| HN Mirror

Y	Hacker News new \| ask \| show \| jobs

by boxcarr 2338 days ago

I'm the person who did the original prototype in Python/Pandas. The purpose of the prototype was to prove that with the right data presentation, you could process more data and cut processing and storage by over two orders of magnitude. I picked search rankings given the size of the data and the struggle the legacy system had in terms of showing more than a limited amount of data.

Previously, the MySQL solution had many rows for each ranking spanning several tables with all kinds of other data not related to showing the aggregate statistics that were relevant to Moz's users.

The solution was processing the raw data in batch and applying categorization to have an integer representation for all values.

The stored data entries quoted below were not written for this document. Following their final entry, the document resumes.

--- config.mk ---
export PLATFORM = sky130hd
export DESIGN_NAME = capture_timer_pair
export DESIGN_NICKNAME = d
export VERILOG_FILES = /design/src/rtl/capture_timer_pair.v
export VERILOG_INCLUDE_DIRS = /design/src /design/src/rtl
export SDC_FILE = /design/constraint.sdc
export NUM_CORES = 1
export LEC_CHECK = 0
export BUFFER_PORTS_ARGS = -buffer_cell sky130_fd_sc_hd__buf_2
export CORE_MARGIN = 2
export CORE_UTILIZATION = 38
export DETAILED_ROUTE_END_ITERATION = 7
export PLACE_DENSITY_LB_ADDON = 0.3
export SLEW_MARGIN = 0
export SYNTH_ARGS = -nofsm -noshare
export SYNTH_HDL_FRONTEND = slang
export SYNTH_SLANG_ARGS = --single-unit
--- constraint.sdc ---
create_clock -name mclk -period 9.15 [get_ports mclk]
set_input_delay 2.745 -clock mclk [delete_from_list [all_inputs] [get_ports mclk]]
set_output_delay 2.745 -clock mclk [all_outputs]
set_load 0.02 [all_outputs]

These changes led to a very compact representation that could quickly be loaded into memory and then filtered/aggregated.

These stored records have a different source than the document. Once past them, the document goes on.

### config.mk
export PLATFORM = sky130hd
export DESIGN_NAME = sfr_write_guard
export DESIGN_NICKNAME = d
export VERILOG_FILES = /design/src/hdl/sfr_guard_pkg.sv /design/src/hdl/sfr_write_guard.sv /design/src/hdl/guard_reg.sv /design/src/hdl/port_pad_ctrl.sv
export SDC_FILE = /design/constraint.sdc
export NUM_CORES = 1
export LEC_CHECK = 0
export ABC_CLOCK_PERIOD_IN_PS = 2700
export BUFFER_PORTS_ARGS = -buffer_cell sky130_fd_sc_hd__buf_2
export CELL_PAD_IN_SITES_DETAIL_PLACEMENT = 1
export CELL_PAD_IN_SITES_GLOBAL_PLACEMENT = 2
export CORE_MARGIN = 10
export CORE_UTILIZATION = 40
export DETAILED_ROUTE_END_ITERATION = 7
export PLACE_DENSITY_LB_ADDON = 0.1
export SLEW_MARGIN = 10
export SYNTH_ARGS = -nofsm -noshare
export SYNTH_HDL_FRONTEND = slang
export SYNTH_SLANG_ARGS = --single-unit
### constraint.sdc
create_clock -name pclk -period 2.7 [get_ports pclk]
set_clock_uncertainty 0.15 [all_clocks]
set_input_delay 0.405 -clock pclk [delete_from_list [all_inputs] [get_ports pclk]]
set_output_delay 0.405 -clock pclk [all_outputs]
set_load 0.01 [all_outputs]
### src/hdl/sfr_guard_pkg.sv
package sfr_guard_pkg;
  // Register byte offsets (one aligned 32-bit word each)
  localparam logic [7:0] ACCESS_GUARD_CONTROL_OFS    = 8'h00;
  localparam logic [7:0] PORT_DIRECTION_OFS          = 8'h04;
  localparam logic [7:0] PULLUP_ENABLE_OFS           = 8'h08;
  localparam logic [7:0] INPUT_BUFFER_MODE_OFS       = 8'h0C;
  localparam logic [7:0] OUTPUT_DRIVE_MODE_OFS       = 8'h10;
  localparam logic [7:0] PIN_MODE_CONTROL_OFS        = 8'h14;
  localparam logic [7:0] INPUT_THRESHOLD_OFS         = 8'h18;
  localparam logic [7:0] ANALOG_PORT_CONFIG_OFS      = 8'h1C;
  localparam logic [7:0] PIN_REDIRECTION_OFS         = 8'h20;
  localparam logic [7:0] PORT_OUTPUT_LATCH_OFS       = 8'h24;
  localparam logic [7:0] PORT_PIN_LEVEL_OFS          = 8'h28;
  localparam logic [7:0] IRQ_FLAG_OFS                = 8'h40;
  localparam logic [7:0] IRQ_MASK_OFS                = 8'h44;
  localparam logic [7:0] IRQ_PRIORITY_OFS            = 8'h48;
  localparam logic [7:0] RISING_EDGE_ENABLE_OFS      = 8'h4C;
  localparam logic [7:0] FALLING_EDGE_ENABLE_OFS     = 8'h50;
  localparam logic [7:0] OSC_CONTROL_OFS             = 8'h80;
  localparam logic [7:0] CLOCK_SELECT_OFS            = 8'h84;
  localparam logic [7:0] PERIPH_ENABLE_OFS           = 8'h88;
  localparam logic [7:0] PLL_CONTROL_OFS             = 8'h8C;
  localparam logic [7:0] MAIN_CLOCK_DIVIDER_OFS      = 8'h90;
  localparam logic [7:0] VOLTAGE_DETECT_MODE_OFS     = 8'h94;
  localparam logic [7:0] VOLTAGE_DETECT_LEVEL_OFS    = 8'h98;
  // Guard control fields
  localparam int         CLOCK_GROUP_GUARD_BIT       = 0;
  localparam int         INTERRUPT_GROUP_GUARD_BIT   = 1;
  localparam int         PORT_GROUP_GUARD_BIT        = 2;
  localparam int         GUARD_BITS                  = 3;
  localparam logic [2:0] ACCESS_GUARD_CONTROL_RESET  = 3'h0;
  // Register reset values
  localparam logic [7:0] PORT_DIRECTION_RESET        = 8'hFF;
  localparam logic [7:0] IRQ_MASK_RESET              = 8'hFF;
  localparam logic [7:0] IRQ_PRIORITY_RESET          = 8'hFF;
  localparam logic [7:0] MAIN_CLOCK_DIVIDER_RESET    = 8'h01;
  localparam logic [7:0] GENERIC_RESET               = 8'h00;
  // Register group codes
  typedef enum logic [1:0] {
    GROUP_NONE  = 2'b00,
    GROUP_PORT  = 2'b01,
    GROUP_IRQ   = 2'b10,
    GROUP_CLOCK = 2'b11
  } reg_group_e;
endpackage

### src/hdl/sfr_write_guard.sv
// Design decisions made here: the register offsets and the APB interface to the registers.
module sfr_write_guard
  import sfr_guard_pkg::*;
#(
  parameter int         PINS        = 8,
  parameter logic [7:0] INPUT_ONLY  = 8'h02,
  parameter logic [7:0] OUTPUT_ONLY = 8'h01
) (
  // APB
  input  wire logic        pclk,
  input  wire logic        presetn,
  input  wire logic        psel,
  input  wire logic        penable,
  input  wire logic        pwrite,
  input  wire logic [11:0] paddr,
  input  wire logic [31:0] pwdata,
  output logic      [31:0] prdata,
  output logic             pready,
  output logic             pslverr,
  // Port pins
  input  wire logic [PINS-1:0] pad_in,
  output logic      [PINS-1:0] pad_out,
  output logic      [PINS-1:0] pad_oe,
  // Settings seen by other blocks
  output logic      [2:0]  guard_state,
  output logic      [7:0]  clock_select,
  output logic      [7:0]  irq_mask
);
  localparam int NREG = 22;

  if (PINS < 1 || PINS > 8) begin : g_pins_bad
    $error("PINS must be 1 to 8");
  end

  logic [2:0]  guard_r;
  logic [2:0]  guard_nxt;
  logic [31:0] prdata_r;
  logic        pready_r;
  logic        pslverr_r;
  logic [7:0]  regv [NREG];
  logic [7:0]  pin_level_r;
  logic [2:0]  guard_q_r;
  logic [7:0]  clock_select_r;
  logic [7:0]  irq_mask_r;

  // Register table: offset, group, reset value per entry
  localparam logic [7:0] OFS [NREG] = '{
    PORT_DIRECTION_OFS, PULLUP_ENABLE_OFS, INPUT_BUFFER_MODE_OFS, OUTPUT_DRIVE_MODE_OFS,
    PIN_MODE_CONTROL_OFS, INPUT_THRESHOLD_OFS, ANALOG_PORT_CONFIG_OFS, PIN_REDIRECTION_OFS,
    IRQ_FLAG_OFS, IRQ_MASK_OFS, IRQ_PRIORITY_OFS, RISING_EDGE_ENABLE_OFS, FALLING_EDGE_ENABLE_OFS,
    OSC_CONTROL_OFS, CLOCK_SELECT_OFS, PERIPH_ENABLE_OFS, PLL_CONTROL_OFS, MAIN_CLOCK_DIVIDER_OFS,
    VOLTAGE_DETECT_MODE_OFS, VOLTAGE_DETECT_LEVEL_OFS, PORT_OUTPUT_LATCH_OFS, ACCESS_GUARD_CONTROL_OFS};
  localparam reg_group_e GRP [NREG] = '{
    GROUP_PORT, GROUP_PORT, GROUP_PORT, GROUP_PORT, GROUP_PORT, GROUP_PORT, GROUP_PORT, GROUP_PORT,
    GROUP_IRQ, GROUP_IRQ, GROUP_IRQ, GROUP_IRQ, GROUP_IRQ,
    GROUP_CLOCK, GROUP_CLOCK, GROUP_CLOCK, GROUP_CLOCK, GROUP_CLOCK, GROUP_CLOCK, GROUP_CLOCK,
    GROUP_NONE, GROUP_NONE};
  localparam logic [7:0] RSTV [NREG] = '{
    PORT_DIRECTION_RESET, GENERIC_RESET, GENERIC_RESET, GENERIC_RESET, GENERIC_RESET, GENERIC_RESET,
    GENERIC_RESET, GENERIC_RESET, GENERIC_RESET, IRQ_MASK_RESET, IRQ_PRIORITY_RESET, GENERIC_RESET,
    GENERIC_RESET, GENERIC_RESET, GENERIC_RESET, GENERIC_RESET, GENERIC_RESET, MAIN_CLOCK_DIVIDER_RESET,
    GENERIC_RESET, GENERIC_RESET, GENERIC_RESET, GENERIC_RESET};

  // APB decode; every access takes one wait state and completes in its second access cycle
  wire        access   = psel && penable;
  wire        wr_cycle = access && pwrite && !pready_r;
  wire        rd_cycle = access && !pwrite && !pready_r;
  wire        word_ok  = (paddr[1:0] == 2'b00) && (paddr[11:8] == 4'h0);
  wire        guard_hit = word_ok && paddr[7:0] == ACCESS_GUARD_CONTROL_OFS;
  wire        level_hit = word_ok && paddr[7:0] == PORT_PIN_LEVEL_OFS;
  logic [NREG-1:0] hit;
  logic [NREG-1:0] grp_guarded;
  logic [7:0]      rd_mux;

  genvar g;
  for (g = 0; g < NREG - 1; g++) begin : g_reg
    assign hit[g] = word_ok && paddr[7:0] == OFS[g];
    assign grp_guarded[g] =
        (GRP[g] == GROUP_PORT  && guard_r[PORT_GROUP_GUARD_BIT])      ||
        (GRP[g] == GROUP_IRQ   && guard_r[INTERRUPT_GROUP_GUARD_BIT]) ||
        (GRP[g] == GROUP_CLOCK && guard_r[CLOCK_GROUP_GUARD_BIT]);
    guard_reg #(.RESET_VALUE(RSTV[g])) u_reg (
      .pclk    (pclk),
      .presetn (presetn),
      .wr_en   (wr_cycle && hit[g]),
      .guarded (grp_guarded[g]),
      .wr_data (pwdata[7:0]),
      .value   (regv[g])
    );
  end
  assign hit[NREG-1]         = guard_hit;
  assign grp_guarded[NREG-1] = 1'b0;
  assign regv[NREG-1]        = {5'h00, guard_r};

  // Guard bits written independently of each other; reset clears all
  assign guard_nxt = (wr_cycle && guard_hit) ? pwdata[GUARD_BITS-1:0] : guard_r;

  // Read mux ignores guards entirely
  always_comb begin
    rd_mux = 8'h00;
    for (int k = 0; k < NREG; k++) begin
      if (hit[k]) rd_mux = regv[k];
    end
    if (level_hit) rd_mux = pin_level_r;
  end

  wire unmapped = !((|hit) || level_hit);

  always_ff @(posedge pclk or negedge presetn) begin
    if (!presetn) begin
      guard_r <= ACCESS_GUARD_CONTROL_RESET;
    end else begin
      guard_r <= guard_nxt;
    end
  end

  always_ff @(posedge pclk or negedge presetn) begin
    if (!presetn) begin
      pready_r  <= 1'b0;
      pslverr_r <= 1'b0;
      prdata_r  <= 32'h0000_0000;
    end else begin
      pready_r  <= access && !pready_r;
      pslverr_r <= access && !pready_r && unmapped;
      prdata_r  <= rd_cycle ? {24'h00_0000, rd_mux} : 32'h0000_0000;
    end
  end

  always_ff @(posedge pclk or negedge presetn) begin
    if (!presetn) begin
      pin_level_r    <= 8'h00;
      guard_q_r      <= ACCESS_GUARD_CONTROL_RESET;
      clock_select_r <= GENERIC_RESET;
      irq_mask_r     <= IRQ_MASK_RESET;
    end else begin
      pin_level_r    <= 8'(pad_in);
      guard_q_r      <= guard_r;
      clock_select_r <= regv[14];
      irq_mask_r     <= regv[9];
    end
  end

  port_pad_ctrl #(
    .PINS        (PINS),
    .INPUT_ONLY  (INPUT_ONLY),
    .OUTPUT_ONLY (OUTPUT_ONLY)
  ) u_pads (
    .pclk       (pclk),
    .presetn    (presetn),
    .dir_input  (regv[0][PINS-1:0]),
    .open_drain (regv[3][PINS-1:0]),
    .latch      (regv[20][PINS-1:0]),
    .pad_out    (pad_out),
    .pad_oe     (pad_oe)
  );

  assign prdata       = prdata_r;
  assign pready       = pready_r;
  assign pslverr      = pslverr_r;
  assign guard_state  = guard_q_r;
  assign clock_select = clock_select_r;
  assign irq_mask     = irq_mask_r;

  guarded_write_a: assert property (@(posedge pclk) disable iff (!presetn)
    wr_cycle && hit[0] && guard_r[PORT_GROUP_GUARD_BIT] |=> $stable(regv[0]))
    else $error("guarded port write changed register");
  irq_guard_a: assert property (@(posedge pclk) disable iff (!presetn)
    wr_cycle && hit[9] && guard_r[INTERRUPT_GROUP_GUARD_BIT] |=> $stable(regv[9]))
    else $error("guarded irq write changed register");
  clock_guard_a: assert property (@(posedge pclk) disable iff (!presetn)
    wr_cycle && hit[14] && guard_r[CLOCK_GROUP_GUARD_BIT] |=> $stable(regv[14]))
    else $error("guarded clock write changed register");
  open_write_a: assert property (@(posedge pclk) disable iff (!presetn)
    wr_cycle && hit[14] && !guard_r[CLOCK_GROUP_GUARD_BIT] |=> regv[14] == $past(pwdata[7:0]))
    else $error("unguarded write lost");
  guarded_read_a: assert property (@(posedge pclk) disable iff (!presetn)
    rd_cycle && hit[0] |=> prdata[7:0] == $past(regv[0]) && pready)
    else $error("guarded read wrong");
  od_release_a: assert property (@(posedge pclk) disable iff (!presetn)
    regv[3][2] && regv[20][2] && !INPUT_ONLY[2] && !OUTPUT_ONLY[2] |=> !pad_oe[2])
    else $error("open-drain pin drove high");
  guard_reset_a: assert property (@(posedge pclk)
    $rose(presetn) |-> guard_r == 3'h0)
    else $error("guard not clear after reset");
endmodule

### src/hdl/guard_reg.sv
// One 8-bit guarded register: write only when the strobe is set and no guard.
module guard_reg
  import sfr_guard_pkg::*;
#(
  parameter logic [7:0] RESET_VALUE = 8'h00
) (
  // Clock and reset
  input  wire logic       pclk,
  input  wire logic       presetn,
  // Write side
  input  wire logic       wr_en,
  input  wire logic       guarded,
  input  wire logic [7:0] wr_data,
  // Contents
  output logic      [7:0] value
);
  logic [7:0] value_r;
  wire        accept = wr_en && !guarded;

  always_ff @(posedge pclk or negedge presetn) begin
    if (!presetn) begin
      value_r <= RESET_VALUE;
    end else if (accept) begin
      value_r <= wr_data;
    end
  end

  assign value = value_r;
endmodule

### src/hdl/port_pad_ctrl.sv
// Per-pin pad driver: direction, open-drain and fixed-function pins.
module port_pad_ctrl
  import sfr_guard_pkg::*;
#(
  parameter int         PINS        = 8,
  parameter logic [7:0] INPUT_ONLY  = 8'h00,
  parameter logic [7:0] OUTPUT_ONLY = 8'h00
) (
  // Clock and reset
  input  wire logic            pclk,
  input  wire logic            presetn,
  // Settings
  input  wire logic [PINS-1:0] dir_input,
  input  wire logic [PINS-1:0] open_drain,
  input  wire logic [PINS-1:0] latch,
  // Pad
  output logic      [PINS-1:0] pad_out,
  output logic      [PINS-1:0] pad_oe
);
  logic [PINS-1:0] pad_out_r;
  logic [PINS-1:0] pad_oe_r;
  logic [PINS-1:0] oe_nxt;
  logic [PINS-1:0] out_nxt;

  if (PINS < 1 || PINS > 8) begin : g_pins_bad
    $error("PINS must be 1 to 8");
  end
  if ((INPUT_ONLY & OUTPUT_ONLY) != 8'h00) begin : g_pins_clash
    $error("pin both input-only and output-only");
  end

  genvar i;
  for (i = 0; i < PINS; i++) begin : g_pin
    wire drive_wanted = OUTPUT_ONLY[i] || !dir_input[i];
    wire od_release   = open_drain[i] && !OUTPUT_ONLY[i] && latch[i];
    assign oe_nxt[i]  = !INPUT_ONLY[i] && drive_wanted && !od_release;
    assign out_nxt[i] = latch[i] && !od_release;
  end

  always_ff @(posedge pclk or negedge presetn) begin
    if (!presetn) begin
      pad_out_r <= '0;
      pad_oe_r  <= '0;
    end else begin
      pad_out_r <= out_nxt;
      pad_oe_r  <= oe_nxt;
    end
  end

  assign pad_out = pad_out_r;
  assign pad_oe  = pad_oe_r;

  input_only_a: assert property (@(posedge pclk) disable iff (!presetn)
    (pad_oe_r & PINS'(INPUT_ONLY)) == '0) else $error("input-only pin driven");
  // Pads load the first register values one edge after release
  output_only_a: assert property (@(posedge pclk) disable iff (!presetn)
    $past(presetn) |-> (pad_oe_r & PINS'(OUTPUT_ONLY)) == PINS'(OUTPUT_ONLY))
    else $error("output-only pin released");
endmodule

Word level (Yosys, flattened, before mapping) --
Cells that the tools add are included. W data, S select, Z words.
Storage, ports and cells: input port bits 57, word-level logic and storage cells 194, register bits after elaboration 247, output and inout port bits 69
Operators by class: mux-type cells 24, reduce and logical (&&, ||, !) cells 117, equality and inequality tests 22
Operator list (count):
- $mux W8 | 24
- $logic_and A1 B1 Y1 | 93
- $eq A8 B8 Y1 const B | 7
- $eq A8 B7 Y1 const B | 5
- $eq A8 B5 Y1 const B | 4
- $eq A8 B6 Y1 const B | 3
- $reduce_or A22 Y1 | 1
- $logic_not A1 Y1 | 19
- $eq A8 B4 Y1 const B | 2
- $eq A8 B3 Y1 const B | 1
- $logic_not A8 Y1 | 1
- $logic_not A4 Y1 | 1
- $logic_not A2 Y1 | 1
- $logic_or A1 B1 Y1 | 1

Longest topological paths before layout --
depth after elaboration 27, depth in mapped cells 10, mapped depth without buffers 7

Cells and area by module --
A second synthesis with hierarchy kept.
Unflattened totals: cell total of the unflattened synthesis 887, area, all modules 11439.7 um^2
By module, submodules not included:
- guard_reg at g_reg[11].u_reg ... | instances 17, area each 345.3 um^2, sequential area each 200.2 um^2, cells each 18
- sfr_write_guard | instances 1, area each 3654.8 um^2, sequential area each 1011.0 um^2, cells each 478
- guard_reg at g_reg[0].u_reg ... | instances 3, area each 355.3 um^2, sequential area each 210.2 um^2, cells each 18
- port_pad_ctrl | instances 1, area each 501.7 um^2, sequential area each 375.4 um^2, cells each 31
- guard_reg at g_reg[17].u_reg | instances 1, area each 346.6 um^2, sequential area each 201.4 um^2, cells each 18

Worst setup path before layout --
Ideal clock, no wire load.
path kind input to register, from input port paddr[9], to register g_reg[20].u_reg.value_r[0], setup time 0.125 ns, stages on the path 7, slack 0.353 ns, required time 2.425 ns, buffers on the path 2, arrival time 2.072 ns, cell sequence or4_1 -> buf_4 -> nor2_2 -> buf_4 -> nand3_2 -> nor2_4 -> mux2_2
On the way: word-level cells in the longest chain between the ends 4
RTL lines:
- start: declaration | RTL line sfr_write_guard.sv:15 | input wire logic [11:0] paddr,
- $logic_not A4 Y1 | RTL line sfr_write_guard.sv:68 | wire word_ok = (paddr[1:0] == 2'b00) && (paddr[11:8] == 4'h0);
- $logic_and A1 B1 Y1 | RTL line sfr_write_guard.sv:68
- $logic_and A1 B1 Y1 | RTL line sfr_write_guard.sv:77 | assign hit[g] = word_ok && paddr[7:0] == OFS[g];
- $logic_and A1 B1 Y1 | RTL line sfr_write_guard.sv:85 | .wr_en (wr_cycle && hit[g]),
- end signal: assignment | RTL line guard_reg.sv:24 | value_r <= wr_data;
- end: declaration | RTL line guard_reg.sv:17 | logic [7:0] value_r;
No other way between the ends. A chain may end at the register's enable or synchronous reset.

Worst setup path after layout --
from input port paddr[3], to register prdata_r[6] (netlist: prdata[6])
On the way: word-level cells in the longest chain between the ends 26, elaborated cells on any way between the ends 70, classes of those cells eq/ne: 22; mux: 24; reduce/logical: 24
RTL lines:
- $eq A8 B3 Y1 | RTL line sfr_write_guard.sv:77
- $logic_and A1 B1 Y1 | RTL line sfr_write_guard.sv:77
- $mux W8 (22 in series) | RTL line sfr_write_guard.sv:102 | if (hit[k]) rd_mux = regv[k];
- $mux W8 (*) | RTL line sfr_write_guard.sv:104 | if (level_hit) rd_mux = pin_level_r;
- $mux W8 (*) | RTL line sfr_write_guard.sv:125 | prdata_r <= rd_cycle ? {24'h00_0000, rd_mux} : 32'h0000_0000;
- end signal: assignment | RTL line sfr_write_guard.sv:125
- end: declaration | RTL line sfr_write_guard.sv:37 | logic [31:0] prdata_r;
Mark *: on every way between the ends. The rest lies on a longest branch, timed or not.

==> metrics.md <==
| Metric | Value |
|---|---|
| Outcome | finished, final reports clean |
| Core Box Area | 25980 um2 |
| Fin util | 50.19% |
| Area fraction of the dominant cell type after synthesis | 45.16% |
| FF/Latch Area | 5622 um2 |
| Async SR Flop Fraction | 100.0% |
| Slew at the pin with the worst max-slew slack | 701.3 ps |
| Crit path time final | 2580 ps |
| Worst Path Class, Setup | in2reg |
| Crit. Startpoint | paddr[3] |
| DRC | 0 |
| Clk_lat worst skew | 530 ps |
| Slew HR | 53.24% |
| Final Worst Setup Slack | 119.6 ps |
| Largest family of logic cells by synthesized area | multiplexers |
| Cell row count | 59 |
| Worst Path Arrival | 2840 ps |
| Main synth FF type | dfrtp_1 |
| Period utilisation layout | 95.57% |
| Reg2reg end | prdata[1] |
| Via/cell ratio | 5.749 |
| PortBufs | 76 |
| Reg2reg setup slack | 210 ps |
| ANT cells | 0 |
| 1st-pass router iterations | 6 |
| Top cells by area, synth | dfrtp_1 (45%), mux2_2 (19%), dfstp_2 (8.2%), buf_4 (2.6%), nand2_1 (1.4%) |
| FMAX | 387.5 MHz |
| Post_cts resized | 0 |
| Worst-path cell chain | buf_2, buf_4, nor4bb_1, buf_4, a22oi_1, nor2_1, buf_4, nand3_1, a311oi_1, buf_4, o21ai_1 |
| Pleak | 6.258 nW |
| DP Area | 12110 um2 |
| Dpl hpwl | 26690 um |
| CP Capture Point | prdata[6] |
| Global placement routability congestion | 0.9498 |
| Vias in the first global route | 8620 |
| Die area | 33210 um2 |
| Cell area after synthesis | 10530 um2 |
| Critical Path Source Type | primary input |
| Sink Count | 223 |
| Worst Path Required | 2960 ps |
| Commonest non-fill, non-tap cell in the layout | dfrtp_1 |
| Yosys reg bits | 223 |
| Yosys top cell by area | dfrtp_1 |
| Clock transition at path regs | 60 ps |
| Die W | 182.2 um |
| RSZ-0062 raised after global routing | no |
| Yosys Warn Count | 0 |
| Post-route cell area | 13040 um2 |
| Via count | 7962 |
| # setup viols final | 0 |
| Maxcap violations | 0 |
| Nets | 1088 |
| Tot Pwr | 7.313 mW |
| Initial Util | 40.52% |
| Hold WS | 168.2 ps |
| Netlist cell types | 80 |
| CTS Buf Count | 25 |
| Initial DRC count | 578 |
| Syn avg cell area | 12.75 um2 |
| Slowest CP cell | a311oi_1 |
| Element type at the critical path end | register |
| Die height | 182.2 um |
| DRT antenna net count | 0 |
| First-pass GRT wire length | 55420 um |
| Commonest cells after routing, fill and taps aside | dfrtp_1 (190), mux2_2 (182), buf_4 (135) |
| Slew Viols, Final | 0 |
| H-tree levels | 1 |
| Power density cells | 560.8 nW/um2 |
| Simple-gate share of the synthesized area | 10.92% |
| Share of layout cells above drive strength 1 | 49.05% |
| Num ports | 126 |
| Area share of fa/ha/maj cells after synthesis | 0% |
| Initial antenna violation count | 1 |
| Routed WL | 36720 um |
| Slowest Stage Delay on Critical Path | 450 ps |
| Synth Area in Compound Gates | 10.91% |
| Area delta synth->final | 23.86% |
| CTS Buffer Depth | 3 |
| Worst-case vdd ir drop | 0.5227 mV |
| Critical Path Most Common Cell | buf_4 |
| CTS tree | built |
| Mux cell area share after synthesis | 20.26% |
| Largest net degree at the start of global routing | 67 |
| GRT Residual Overflow | 0 |
| R2R Path Start | g_reg[0].u_reg.value[1] |
| Post-synth EDFFs | 0 |
| Root Buffer | clkbuf_16 |
| Hold Crit Class | in2reg |
| XOR/XNOR Fraction of Synth Area | 0.08318% |
| Place WS | -376.3 ps |
| Multi-input logic area | 4538 um2 |
| Layout fillers | 2771 |
| GRT Total Usage | 21.63% |
| Reg2Reg Depth | 7 |
| Final hold vios | 0 |
| Register area share after synthesis | 53.39% |
| Syn Inst Count | 826 |
| Max FO, Critical Path | 6 |
| Routed wire length per instance | 26.51 um |
==> worst min-delay path by stage <==
stage / startpoint / endpoint / slack, ps / depth (start not counted)
global route: pwrite / guard_r[0] / 180 / 3
detailed placement: presetn / g_reg[3].u_reg.value[7] / 220 / 1
floorplan: presetn / clock_select[0] / -40 / 0
finish: penable / pready / 170 / 4
CTS: penable / pready / 150 / 4
global placement: presetn / u_pads.pad_out[7] / 210 / 1
==> cells by family (layout without fill, tap and decap cells) <==
| kind of cell | count (synthesis) | in the layout |
|---|---|---|
| flops | 223 | 223 |
| mux | 189 | 189 |
| buf+inv | 75 | 275 |
| compound gates | 159 | 159 |
| simple gates | 177 | 177 |
| xor+xnor | 1 | 1 |
| other cells | 2 | 26 |
==> flip-flops by register name (all words and copies together) (netlist names) <==
name	flops
g.u_reg.value	168
clock_select	8
irq_mask	8
pin_level_r	8
prdata	8
u_pads.pad_out	8
u_pads.pad_oe	7
guard_r	3
guard_state	3
pready	1
pslverr	1
==> area by class of cell <==
type	count	share of cell area [%]
clock inverter	9	0.9690
sequential	223	43.11
inverter	3	0.08635
timing repair buffer	226	12.38
clock buffer	37	5.449
tap	335	3.214
multi-input combinational	552	34.80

Storing the results as a CSV wasn't important. It just turned out that having the static data allowed me to effortlessly scale-out serving since the data was only updated once a day or once a week, and it was append-only.

How big of a difference did it make? All of the CSVs individually compressed was less than 20GB. The production system served all user data off of a ~60 node MySQL cluster, with rankings being the most costly in terms of processing and 2nd in terms of disk usage (from what I remember).

Also, Pandas was blazing fast at loading several megabytes of CSV data (< 80ms @ the time). If I had to do it again today, I'd probably use Apache Parquet instead.

The most important insight that carried through the various solutions was to pre-process the data so that it was easily consumable for the task at hand. The languages (Python/Elixir) didn't make a difference, in my opinion. That said Pandas is fantastic, it made working with that data in-memory very easy, at least for this prototype.